Why eye-gaze tracking?

Traditionally, our interface with computers has been limited to our hands, using controls such as a mouse, a touch screen or a keyboard. As stated in the research paper Eye Tracking in Advanced Interface Design:

Current technology has been stronger in the computer-to-user direction than user-to-computer, hence today’s user-computer dialogues are rather one-sided, with the bandwidth from the computer to the user far greater than that from user to computer. Using eye movements as a user-to-computer communication medium can help redress this imbalance.

While Presence explores an artistic form of using eyes as a communication medium, the ability to use our gaze to control an interface opens up a wide array of possibilites, such as:

  • Enabling someone who is physically disabled to use their eyes instead of a mouse
  • Being able to look at the bottom of an article or text and have the screen scroll down automatically
  • When having multiple tabs in an editor open, allowing a user to switch tabs and focus using their eyes
  • Measuring focus and interest

How does it work?

Until recently, being able to track gaze has been both expensive and cumbersome, as it requires either specialized, pricey hardware that needs to be calibrated for each user, or specific types of cameras that are often unreliable. Researchers at MIT and University of Georgia proved it can be done with any webcam in their research paper called Eye Tracking for Everyone.

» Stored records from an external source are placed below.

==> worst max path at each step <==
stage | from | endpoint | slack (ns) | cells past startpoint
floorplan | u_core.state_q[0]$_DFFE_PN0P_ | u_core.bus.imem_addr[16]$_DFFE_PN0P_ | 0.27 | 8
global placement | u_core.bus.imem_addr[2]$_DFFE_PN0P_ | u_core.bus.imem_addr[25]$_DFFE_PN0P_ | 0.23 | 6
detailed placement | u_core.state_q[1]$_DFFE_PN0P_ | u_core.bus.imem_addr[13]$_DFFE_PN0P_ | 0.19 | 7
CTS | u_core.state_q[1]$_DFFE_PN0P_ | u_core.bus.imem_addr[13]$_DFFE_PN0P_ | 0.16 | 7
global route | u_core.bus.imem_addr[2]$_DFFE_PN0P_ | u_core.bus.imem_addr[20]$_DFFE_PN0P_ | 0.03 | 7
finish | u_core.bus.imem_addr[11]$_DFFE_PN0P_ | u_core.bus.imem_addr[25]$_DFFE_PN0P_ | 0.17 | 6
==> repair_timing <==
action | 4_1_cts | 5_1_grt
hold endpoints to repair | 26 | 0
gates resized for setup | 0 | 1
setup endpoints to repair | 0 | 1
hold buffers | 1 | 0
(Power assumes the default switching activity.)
File: src/rtl/dram_pin_arbiter.sv
// Single owner of the CIM-DRAM pin bundle: arbitrates NMST masters and registers every pin.
// Ownership changes only after a drain plus a guard window of safe pin values; ROUT is synchronised.
module dram_pin_arbiter #(
  parameter int                NCORE     = 16,
  parameter int                NMST      = 3,
  parameter int                CTRL_W    = 18,
  parameter logic [CTRL_W-1:0] SAFE_CTRL = '0,
  parameter int                GUARD     = 4,
  parameter int                TMO       = 1024
) (
  input  logic                     CLK,
  input  logic                     RST,
  input  logic [NMST-1:0]          REQ,
  input  logic [NMST-1:0]          MBSY,
  input  logic [NMST*CTRL_W-1:0]   M_CTRL,
  input  logic [NMST*NCORE-1:0]    M_RAD,
  input  logic [NMST*NCORE-1:0]    M_DIN,
  input  logic [NMST*NCORE-1:0]    M_LIM,
  input  logic [NCORE-1:0]         ROUT,
  output logic [NMST-1:0]          GNT,
  output logic [NMST-1:0]          ABORT,
  output logic [CTRL_W-1:0]        CTRL,
  output logic [NCORE-1:0]         RAD,
  output logic [NCORE-1:0]         DIN,
  output logic [NCORE-1:0]         LIM,
  output logic [NCORE-1:0]         ROUT_S,
  output logic                     TMO_ERR
);

  localparam int IW = (NMST > 1) ? $clog2(NMST) : 1;
  localparam int DW = $clog2(TMO);
  localparam int GW = (GUARD > 1) ? $clog2(GUARD) : 1;

  typedef enum logic [1:0] {S_IDLE, S_GRANT, S_DRAIN, S_GUARD} state_t;

  state_t            state_q, state_d;
  logic [IW-1:0]     owner_q, owner_d;
  logic [IW-1:0]     rr_q, rr_d;
  logic [DW-1:0]     dcnt_q, dcnt_d;
  logic [GW-1:0]     gcnt_q, gcnt_d;
  logic [NMST-1:0]   gnt_q, gnt_d;
  logic [NMST-1:0]   abort_q, abort_d;
  logic              tmo_err_q, tmo_err_d;
  logic [CTRL_W-1:0] ctrl_q, ctrl_d;
  logic [NCORE-1:0]  rad_q, rad_d;
  logic [NCORE-1:0]  din_q, din_d;
  logic [NCORE-1:0]  lim_q, lim_d;
  logic [NCORE-1:0]  rout_meta_q, rout_s_q;

  logic              win_found;
  logic [IW-1:0]     win_idx;
  int                cand;
  logic              owned;

  // Master 0 has absolute priority; the rest are scanned from the RR pointer, wrapping within 1..NMST-1.
  always_comb begin
    win_found = 1'b0;
    win_idx   = '0;
    cand      = 0;
    if (REQ[0]) begin
      win_found = 1'b1;
    end else begin
      for (int i = 0; i < NMST - 1; i++) begin
        cand = int'(rr_q) + i;
        if (cand >= NMST) cand = cand - (NMST - 1);
        if (!win_found && REQ[cand]) begin
          win_found = 1'b1;
          win_idx   = IW'(cand);
        end
      end
    end
  end

  always_comb begin
    state_d   = state_q;
    owner_d   = owner_q;
    rr_d      = rr_q;
    dcnt_d    = dcnt_q;
    gcnt_d    = gcnt_q;
    abort_d   = '0;
    tmo_err_d = tmo_err_q;
    case (state_q)
      S_IDLE: begin
        if (win_found) begin
          state_d = S_GRANT;
          owner_d = win_idx;
          if (win_idx != '0)
            rr_d = (int'(win_idx) == NMST - 1) ? IW'(1) : win_idx + IW'(1);
        end
      end
      S_GRANT: begin
        dcnt_d = '0;
        if (!REQ[owner_q] || (owner_q != '0 && REQ[0]))
          state_d = S_DRAIN;
      end
      S_DRAIN: begin
        if (!MBSY[owner_q]) begin
          state_d = S_GUARD;
          gcnt_d  = '0;
        end else if (dcnt_q == DW'(TMO - 1)) begin
          state_d          = S_GUARD;
          gcnt_d           = '0;
          abort_d[owner_q] = 1'b1;
          tmo_err_d        = 1'b1;
        end else begin
          dcnt_d = dcnt_q + DW'(1);
        end
      end
      S_GUARD: begin
        if (gcnt_q == GW'(GUARD - 1)) state_d = S_IDLE;
        else                          gcnt_d  = gcnt_q + GW'(1);
      end
      default: state_d = S_IDLE;
    endcase
  end

  // Pins are derived from the next state so GNT and pin contents always change on the same edge.
  always_comb begin
    owned  = (state_d == S_GRANT) || (state_d == S_DRAIN);
    gnt_d  = '0;
    ctrl_d = SAFE_CTRL;
    rad_d  = '0;
    din_d  = '0;
    lim_d  = '0;
    if (owned) begin
      gnt_d  = NMST'(1) << owner_d;
      ctrl_d = M_CTRL[int'(owner_d)*CTRL_W +: CTRL_W];
      rad_d  = M_RAD[int'(owner_d)*NCORE +: NCORE];
      din_d  = M_DIN[int'(owner_d)*NCORE +: NCORE];
      lim_d  = M_LIM[int'(owner_d)*NCORE +: NCORE];
    end
  end

  always_ff @(posedge CLK) begin
    if (RST) begin
      state_q     <= S_IDLE;
      owner_q     <= '0;
      rr_q        <= IW'(1);
      dcnt_q      <= '0;
      gcnt_q      <= '0;
      gnt_q       <= '0;
      abort_q     <= '0;
      tmo_err_q   <= 1'b0;
      ctrl_q      <= SAFE_CTRL;
      rad_q       <= '0;
      din_q       <= '0;
      lim_q       <= '0;
      rout_meta_q <= '0;
      rout_s_q    <= '0;
    end else begin
      state_q     <= state_d;
      owner_q     <= owner_d;
      rr_q        <= rr_d;
      dcnt_q      <= dcnt_d;
      gcnt_q      <= gcnt_d;
      gnt_q       <= gnt_d;
      abort_q     <= abort_d;
      tmo_err_q   <= tmo_err_d;
      ctrl_q      <= ctrl_d;
      rad_q       <= rad_d;
      din_q       <= din_d;
      lim_q       <= lim_d;
      rout_meta_q <= ROUT;
      rout_s_q    <= rout_meta_q;
    end
  end

  assign GNT     = gnt_q;
  assign ABORT   = abort_q;
  assign TMO_ERR = tmo_err_q;
  assign CTRL    = ctrl_q;
  assign RAD     = rad_q;
  assign DIN     = din_q;
  assign LIM     = lim_q;
  assign ROUT_S  = rout_s_q;

endmodule

File: config.mk
export PLATFORM = sky130hd
export DESIGN_NAME = dram_pin_arbiter
export DESIGN_NICKNAME = d
export VERILOG_FILES = /design/src/rtl/dram_pin_arbiter.sv
export SDC_FILE = /design/constraint.sdc
export NUM_CORES = 1
export LEC_CHECK = 0
export BUFFER_PORTS_ARGS = -buffer_cell sky130_fd_sc_hd__buf_2
export CAP_MARGIN = 20
export CORE_AREA = 2 2 120 122
export CTS_BUF_LIST = sky130_fd_sc_hd__clkbuf_8
export DETAILED_ROUTE_END_ITERATION = 10
export DIE_AREA = 0 0 122 124
export GPL_TIMING_DRIVEN = 0
export PLACE_DENSITY = 0.84
export SLEW_MARGIN = 20
export SYNTH_ARGS = -nofsm -noshare
export SYNTH_HDL_FRONTEND = slang
export SYNTH_SLANG_ARGS = --single-unit
File: constraint.sdc
create_clock -name CLK -period 1.8 [get_ports CLK]
set_input_delay 0 -clock CLK [delete_from_list [all_inputs] [get_ports CLK]]
set_output_delay 0 -clock CLK [all_outputs]
set_load 0.02 [all_outputs]
==> flow_summary.ini, run 1 <==
[outcome]
outcome = aborted with a tool error
stop_stage = global routing
stop_error = [ERROR GRT-0232] Routing congestion too high. Check the congestion heatmap in the GUI.

[die]
dieWidth_um = 122
rows = 43
ioPinCount = 311
initial_core_util_pct = 38.4
die_y_um = 124

[yosys]
synth_edf_count = 0
seq_area_frac_synth_pct = 46.7
synthFlopType = dfxtp_1
synth_nets = 841
ys_types = 46
synthCells = 617
yosysWarningCount = 0
syn_avg_cell_area_sq_um = 8.54
ys_ff_latch = 123
ys_async_sr_fraction_pct = 0
synthesis.area_sq_mm = 0.00527

[timing]
worst-ep-kind = sequential cell input
grt-worst-endpoint = DIN[13]$_SDFF_PP0_/D

[grt]
grt_overflow = 3
grt_max_degree = 17
gr-usage-all-layers_pct = 47.2

[place]
port_buffers = 309
dp_hpwl_mm = 15.3
dpl-instance-area_sq_mm = 0.00706
place.gp.congestion = 0.935

[clocking]
cts.sinks = 123
cts_root_buf = clkbuf_8
cts_max_path_buffers = 2
numCtsBuffers = 17
htree_levels = 4
routing by layer:
layer | GRT overflow | GRT usage (%)
met5 | 0 | 5.21
met4 | 1 | 39.2
met1 | 0 | 47.4
met2 | 2 | 73.7
met3 | 0 | 22.9
cell families after synthesis:
kind of cell / after synthesis / share of synthesized area (%)
compound gates: 110 / 13.9
fa+ha+maj: 2 / 0.475
buf+inv: 75 / 6.39
flops: 123 / 46.7
mux: 2 / 0.380
simple gates: 305 / 32.1
what timing repair did:
action	CTS
resized for setup	79
buffers inserted	20
setup endpoints to repair	84
pin swaps	57
hold buffers	217
cloned	4
hold endpoints to repair	87
synth_stat cells, types with 5 or more instances:
cell	number	area, sq um
nor2b_1	36	225
a31oi_1	67	419
nor3_1	9	45.0
buf_2	17	85.1
a21oi_1	14	70.1
dfxtp_1	123	2460
nand4_1	135	845
nor2_1	9	33.8
nand3b_1	8	60.1
nand2_1	83	312
o21ai_0	5	25.0
clkbuf_1	46	173
nor4_1	5	31.3
stage by stage:
stage	setup slack [ns]	instances	hold slack (ns)	utilization (%)
after global placement	-0.913	1106	0.211	51.4
after floorplan	0.00670	617	0.128	-
after CTS	-0.289	1378	0.0796	74.0
after detailed placement	-0.918	1106	0.212	51.4
==> run 2, diff against run 1 <==
- CORE_AREA: 2 2 120 122 -> 2 2 122 124
- CTS_BUF_LIST: sky130_fd_sc_hd__clkbuf_8 -> not set
- DIE_AREA: 0 0 122 124 -> 0 0 124 126
- PLACE_DENSITY: 0.84 -> not set
- PLACE_DENSITY_LB_ADDON: not set -> 0.15
- clock period: 1.8 -> 2.3 ns (I/O delays scaled with it)
==> flow_summary.ini, run 2 <==
[yosys]
yosysWarningCount = 0
synth_area_leaders = dfxtp_1, nand4_1, a31oi_1
synthFlopType = dfxtp_1
synth_edf_count = 0
synthesis.area_sq_mm = 0.00527
yosysMostFrequentCell = nand4_1
ys_async_sr_fraction_pct = 0
seq_area_frac_synth_pct = 46.7
syn_avg_cell_area_sq_um = 8.54
synthCells = 617
ys_ff_latch = 123
synthTopCellsByCount = nand4_1, dfxtp_1, nand2_1
synth_nets = 841
yosysTopAreaCell = dfxtp_1
ys_types = 46
synth_top_area_share_pct = 46.7

[die]
die_y_um = 126
ioPinCount = 311
dieArea_sq_mm = 0.0156
rows = 44
initial_core_util_pct = 36.8
core_sq_mm = 0.0143
dieWidth_um = 124

[finish]
drive_above_1_share_pct = 33.2
largest_register_ffs = 18
nets = 1399
area_growth_pct = 90.7
final_common_cell = buf_2
final_cell_mix = buf_2, dlygate4sd3_1, nand4_1
regArea_sq_mm = 0.00246
multi_input_area_sq_mm = 0.00252
fill_cells = 1086

[hold_path]
hp-class = in -> reg

[timing]
setup_viol = 0
post-route-period-util_pct = 96.6
fin_crit_ns = 2.22
slew_headroom_pct = 60.9
worst_slack_ns = 0.0772
fin_setup_tns_ns = 0
fmax_ghz = 0.450
slew_violations = 0
skew_ns = 0.00855
tightest_slew_ns = 0.586
hold_viol = 0
rsz0062_at_grt = no

[clocking]
insertion_delay_ns = 0.42
cts_tree = done
cts_max_path_buffers = 2
clkTransAtPathRegs_ns = 0.06
cts_root_buf = clkbuf_16
cts.sinks = 123
htree_levels = 4
numCtsBuffers = 17

[route]
via_per_inst = 5.60
drc = 0
antenna_left = 0
via_count = 7684
wl_per_cell_um = 18.8
drt_pass1_iterations = 6
first_iter_violations = 552
drt_wl_total_mm = 25.7

[place]
port_buffers = 309
place.gp.congestion = 0.868
dpl_worst_slack_ns = -0.439
dp_hpwl_mm = 15.4

[outcome]
outcome = complete, no violations

[grt]
antenna_found_initial = 1
grt_max_degree = 17
grt_overflow = 0
gr-usage-all-layers_pct = 32.0
first_global_vias = 7911
grt_pass1_wl_mm = 39.0

[setup_path]
start_kind = register
critPathArrivalTime_ns = 2.54
critPathMaxFanout = 10
crit_type = reg -> reg
end_kind = register
required_ns = 2.62

[power_and_ir_drop]
ir_drop_mv = 0.524
powerDensity_mw_per_mm2 = 683
p_leak_uw = 0.00444

[run]
drv_cap = 0
==> run 2: cell counts after synthesis <==
No cell type changed its count.
==> run 2: through the flow <==
step	cell area, sq um	power [uW]	std cells	util [%]	hold slack, ns
finish	10000	6860	1373	70.2	0.0490
CTS	9860	6750	1363	68.9	0.0378
global placement	7050	3720	1110	49.2	0.208
floorplan	5270	3180	617	-	0.128
global route	10000	7120	1373	70.2	0.0872
detailed placement	7050	3730	1110	49.2	0.217
==> run 2: path summary, 6_finish.rpt <==
kind,end,slack (ns),startpoint,depth (start not counted)
setup / recovery,DIN[10],0.08,state_q[1],9
hold / removal,rr_q[1],0.05,REQ[0],5
setup reg to reg,DIN[10],0.08,state_q[1],9
hold reg to reg,ROUT_S[1],0.43,rout_meta_q[1],1
==> run 2: report_power, final <==
group          internal (uW)  total [uW]  switching (uW)
clock network           1780        2730             944
logic                    782        1750             972
registers               2320        2380            57.5
==> run 2: per-layer routing <==
layer,share of wire (%),global-route usage [%],up-vias
li1,-,-,3456
met3,9.4,9.15,146
met5,0,0,-
met1,37,35.2,3525
met4,5.1,18.3,0
met2,48,54.3,557
==> run 2: layout make-up <==
type	count	area share [%]
clock inverters	7	1.12
flip-flops and latches	123	24.5
clock buffers	25	4.83
diodes	1	0.0249
well taps	184	2.29
plain buffers	72	3.67
inverters	3	0.112
multi-input cells	419	25.1
repair buffers	539	38.3
==> run 2: repair_timing <==
item | in CTS | in global routing
cloned | 0 | 2
resized for setup | 6 | 32
setup endpoints to repair | 63 | 60
pin swaps | 1 | 13
hold buffers | 218 | 0
setup buffers | 3 | 7
endpoints found under the hold margin | 87 | 0
==> run 2: critical path, stage by stage (launching register included) <==
cell and delay [ns]:
dfxtp_1 0.30, buf_6 0.14, or3_4 0.41, a211oi_4 0.33, or2_1 0.17, buf_6 0.13
buf_8 0.14, buf_8 0.12, nand4_1 0.13, a31oi_2 0.25
==> run 2: cells by family (layout without fill, tap and decap cells) <==
logic type                 Yosys count  count (layout)  synth area share (%)
AOI/OAI and AO/OA                  110             110                  13.9
adders and majority gates            2               2                 0.475
DFF                                123             123                  46.7
buffers and inverters               75             646                  6.39
muxes                                2               2                 0.380
other                                0               1                     0
and+or+nand+nor                    305             305                  32.1
Note: power is estimated with default switching activity, not from simulation.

In this paper they trained a neural-network on about 2.4 million frames of video of people looking at a dot on a screen on different devices. This neural-network was able to achieve up to around 2 cm accuracy when predicting gaze.

Presence uses the pre-trained model provided by the researchers to track gaze in real-time. It detects faces and eyes use OpenCV, then forwards these detection through the neural-network model using Caffe, which then outputs the gaze positions in centimeters relative to the camera. A Processing sketch reads these positions, generates an animation, and converts the animation into servo position byte instructions which are sent over serial to a servo controller.

Hardware

The installation consists of 21 Futaba S3004 servos controlled by a Mini-Maestro 24-Channel USB Servo Controller, which is connected over usb to a PC with a Nvidia gtx970 gpu. A basic webcam is connected over usb to the PC. A 5V 8A power supply powers the servos.

The servos are mounted to a piece of laser-cut acrylic, which is attached to a CNC-routed Plywood frame. White shippings tubes with electrical-tape spirals are mounted to each motor using CNC-routed end-caps attached to mounting hubs. Steel screws which are fastened to the top of the frame provide horizontal support to the tubes and allow them to rotate freely.